When Jera’s heat vanished, I knew I was alone, which seemed to be a running theme as of late. And in her absence, I slumped back against the wall, enjoying the effects of the emotion cocktail, even as it eventually dragged me under.
*****
When I woke, it was only 12 midnight. Head spinning, nausea setting in heavily, the first thing I did was make my way to the bathroom to shower twice, and even then, I couldn’t wash away what I’d done.
For the first time in days, I was eager to sleep, to descend into the dreams forgotten when the morning came, if only to escape reality while the night persisted.
*****
“Dear one, I must leave soon.”
Jera startled at the news, having been enjoying the better part of this evening’s meal. It was just the two of them, seeing as Ophelia was still healing up after the implant. In truth, she herself did not feel all too well or as strong as she could have been—a truth made evident in the absence of a heartbeat in her chest—but never would she miss a time to be alone with him.
Her heart, it would grow back, but this moment?

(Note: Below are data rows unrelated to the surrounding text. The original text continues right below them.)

### src/rtl/priv_1_11_trap_sequencer.sv
// Trap/return initiator: arbitrates exceptions, interrupts and mret,
// drains the pipeline, then issues a one-cycle commit or return strobe
// together with the matching machine-mode CSR writes.
module priv_1_11_trap_sequencer #(
    parameter int CAUSE_W = 5,
    parameter int XLEN    = 32
) (
    input  logic               CLK,
    input  logic               RST,
    input  logic               ex_req,
    input  logic [CAUSE_W-1:0] ex_cause,
    input  logic [XLEN-1:0]    ex_pc,
    input  logic [XLEN-1:0]    ex_tval,
    input  logic               irq_pending,
    input  logic [CAUSE_W-1:0] irq_cause,
    input  logic [XLEN-1:0]    irq_pc,
    input  logic               mie_in,
    input  logic               mpie_in,
    input  logic               mret_req,
    input  logic               pipe_clear,
    output logic               flush_req,
    output logic               intr,
    output logic               mret,
    output logic               mepc_wen,
    output logic [XLEN-1:0]    mepc_wdata,
    output logic               mcause_wen,
    output logic               mcause_int,
    output logic [CAUSE_W-1:0] mcause_code,
    output logic               mtval_wen,
    output logic [XLEN-1:0]    mtval_wdata,
    output logic               mstatus_wen,
    output logic               mie_next,
    output logic               mpie_next,
    output logic               busy
);

    typedef enum logic [1:0] {
        S_IDLE,
        S_DRAIN,
        S_COMMIT,
        S_RET
    } state_t;

    state_t             state_q, state_d;
    logic [CAUSE_W-1:0] cause_q, cause_d;
    logic [XLEN-1:0]    pc_q, pc_d;
    logic [XLEN-1:0]    tval_q, tval_d;
    logic               int_q, int_d;

    // State and trap-context registers; reset aborts any sequence in flight.
    // NOTE: sequential state uses non-blocking assignments so every flop
    // samples the pre-edge values regardless of statement order.
    always_ff @(posedge CLK or posedge RST) begin
        if (RST) begin
            state_q <= S_IDLE;
            cause_q <= '0;
            pc_q    <= '0;
            tval_q  <= '0;
            int_q   <= 1'b0;
        end else begin
            state_q <= state_d;
            cause_q <= cause_d;
            pc_q    <= pc_d;
            tval_q  <= tval_d;
            int_q   <= int_d;
        end
    end

    // Next-state arbitration: exception > enabled interrupt > mret; the
    // trap context is captured only on leaving IDLE and frozen afterwards.
    // NOTE: every signal gets a default first so no path leaves it
    // unassigned, which would otherwise infer a latch.
    always_comb begin
        state_d = state_q;
        cause_d = cause_q;
        pc_d    = pc_q;
        tval_d  = tval_q;
        int_d   = int_q;
        unique case (state_q)
            S_IDLE: begin
                if (ex_req) begin
                    cause_d = ex_cause;
                    pc_d    = ex_pc;
                    tval_d  = ex_tval;
                    int_d   = 1'b0;
                    state_d = S_DRAIN;
                end else if (irq_pending && mie_in) begin
                    cause_d = irq_cause;
                    pc_d    = irq_pc;
                    tval_d  = '0;
                    int_d   = 1'b1;
                    state_d = S_DRAIN;
                end else if (mret_req) begin
                    state_d = S_RET;
                end
            end
            S_DRAIN: begin
                // pipe_clear is only looked at from inside DRAIN, so at
                // least one drain cycle is always spent.
                if (pipe_clear) state_d = S_COMMIT;
            end
            S_COMMIT: state_d = S_IDLE;
            S_RET:    state_d = S_IDLE;
            default:  state_d = S_IDLE;
        endcase
    end

    // Moore output decode; only mie_next/mpie_next pass live status bits.
    always_comb begin
        flush_req   = 1'b0;
        intr        = 1'b0;
        mret        = 1'b0;
        mepc_wen    = 1'b0;
        mepc_wdata  = '0;
        mcause_wen  = 1'b0;
        mcause_int  = 1'b0;
        mcause_code = '0;
        mtval_wen   = 1'b0;
        mtval_wdata = '0;
        mstatus_wen = 1'b0;
        mie_next    = 1'b0;
        mpie_next   = 1'b0;
        busy        = (state_q != S_IDLE);
        unique case (state_q)
            S_DRAIN: begin
                flush_req = 1'b1;
            end
            S_COMMIT: begin
                flush_req   = 1'b1;
                intr        = 1'b1;
                mepc_wen    = 1'b1;
                mepc_wdata  = {pc_q[XLEN-1:2], 2'b00};
                mcause_wen  = 1'b1;
                mcause_int  = int_q;
                mcause_code = cause_q;
                mtval_wen   = 1'b1;
                mtval_wdata = tval_q;
                mstatus_wen = 1'b1;
                mie_next    = 1'b0;
                mpie_next   = mie_in;
            end
            S_RET: begin
                mret        = 1'b1;
                mstatus_wen = 1'b1;
                mie_next    = mpie_in;
                mpie_next   = 1'b1;
            end
            default: ;
        endcase
    end

endmodule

Ephemeral.
More so given the deliverance of his news.
“Back to the humans?” she asked knowingly.
He gave a faint nod, his spoon doing nothing more than playing at the stew within his bowl. “They are a sorrowful lot and always are they in need.”
“It doesn’t mean you must help them.” A futile attempt when one such as he would never listen.
“Just please be sure to care for your sister while I’m away.”
At this, her appetite fled, her eyes hardening. Always Ophelia. Always winding back to that female. What of her? Who would ever care for her?
Rather than lay such a question before him, she said, “Actually . . . I was curious if perhaps you might take me with you?” Unlike Ophelia, she had perfect control of her power.
His eyes darkened, lowering to inspect his meal.
Jera frowned but kept her head about her as she stated calmly, “I would never hurt the creatures in that world, just . . .” With a quick glance about the dining hall, she admitted somberly, “This place . . . I cannot stand it any longer. There is nothing here but evidence of all in which Ophelia destroyed. There is never any new things, new experiences. I grow restless of it.”